**TASK REQUIREMENTS**: Nothing in the listing may be skipped; repeat it all exactly.

※ ※ ※

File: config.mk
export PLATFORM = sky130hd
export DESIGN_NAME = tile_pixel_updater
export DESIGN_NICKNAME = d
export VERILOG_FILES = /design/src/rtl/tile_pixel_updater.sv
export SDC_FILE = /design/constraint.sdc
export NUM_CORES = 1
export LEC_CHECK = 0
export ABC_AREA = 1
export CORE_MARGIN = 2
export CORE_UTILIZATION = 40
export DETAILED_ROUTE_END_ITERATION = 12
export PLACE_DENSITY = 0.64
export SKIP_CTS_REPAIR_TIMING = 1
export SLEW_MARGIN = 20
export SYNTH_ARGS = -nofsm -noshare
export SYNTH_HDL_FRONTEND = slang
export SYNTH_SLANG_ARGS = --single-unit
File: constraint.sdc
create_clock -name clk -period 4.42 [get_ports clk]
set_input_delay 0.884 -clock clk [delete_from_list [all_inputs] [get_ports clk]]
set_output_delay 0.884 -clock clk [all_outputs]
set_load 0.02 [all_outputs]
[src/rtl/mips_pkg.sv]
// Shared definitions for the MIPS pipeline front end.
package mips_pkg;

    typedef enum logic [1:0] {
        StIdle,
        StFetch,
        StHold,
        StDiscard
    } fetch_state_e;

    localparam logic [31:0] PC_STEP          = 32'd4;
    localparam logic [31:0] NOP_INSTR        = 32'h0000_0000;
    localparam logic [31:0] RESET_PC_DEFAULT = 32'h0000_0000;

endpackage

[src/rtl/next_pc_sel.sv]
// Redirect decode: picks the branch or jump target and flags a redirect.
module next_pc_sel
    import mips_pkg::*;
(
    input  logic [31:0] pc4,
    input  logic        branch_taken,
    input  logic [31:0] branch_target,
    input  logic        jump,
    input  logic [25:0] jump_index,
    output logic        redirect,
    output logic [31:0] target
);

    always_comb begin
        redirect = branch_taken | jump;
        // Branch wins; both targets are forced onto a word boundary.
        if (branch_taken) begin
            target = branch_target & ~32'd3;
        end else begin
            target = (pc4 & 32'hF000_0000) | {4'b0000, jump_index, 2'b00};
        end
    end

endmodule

※ ※ ※

**RESPONSE AREA**:
File: config.mk
export PLATFORM = sky130hd
export DESIGN_NAME = tile_pixel_updater
export DESIGN_NICKNAME = d
export VERILOG_FILES = /design/src/rtl/tile_pixel_updater.sv
export SDC_FILE = /design/constraint.sdc
export NUM_CORES = 1
export LEC_CHECK = 0
export ABC_AREA = 1
export CORE_MARGIN = 2
export CORE_UTILIZATION = 40
export DETAILED_ROUTE_END_ITERATION = 12
export PLACE_DENSITY = 0.64
export SKIP_CTS_REPAIR_TIMING = 1
export SLEW_MARGIN = 20
export SYNTH_ARGS = -nofsm -noshare
export SYNTH_HDL_FRONTEND = slang
export SYNTH_SLANG_ARGS = --single-unit
File: constraint.sdc
create_clock -name clk -period 4.42 [get_ports clk]
set_input_delay 0.884 -clock clk [delete_from_list [all_inputs] [get_ports clk]]
set_output_delay 0.884 -clock clk [all_outputs]
set_load 0.02 [all_outputs]
[src/rtl/mips_pkg.sv]
// Shared definitions for the MIPS pipeline front end.
package mips_pkg;

    typedef enum logic [1:0] {
        StIdle,
        StFetch,
        StHold,
        StDiscard
    } fetch_state_e;

    localparam logic [31:0] PC_STEP          = 32'd4;
    localparam logic [31:0] NOP_INSTR        = 32'h0000_0000;
    localparam logic [31:0] RESET_PC_DEFAULT = 32'h0000_0000;

endpackage

[src/rtl/next_pc_sel.sv]
// Redirect decode: picks the branch or jump target and flags a redirect.
module next_pc_sel
    import mips_pkg::*;
(
    input  logic [31:0] pc4,
    input  logic        branch_taken,
    input  logic [31:0] branch_target,
    input  logic        jump,
    input  logic [25:0] jump_index,
    output logic        redirect,
    output logic [31:0] target
);

    always_comb begin
        redirect = branch_taken | jump;
        // Branch wins; both targets are forced onto a word boundary.
        if (branch_taken) begin
            target = branch_target & ~32'd3;
        end else begin
            target = (pc4 & 32'hF000_0000) | {4'b0000, jump_index, 2'b00};
        end
    end

endmodule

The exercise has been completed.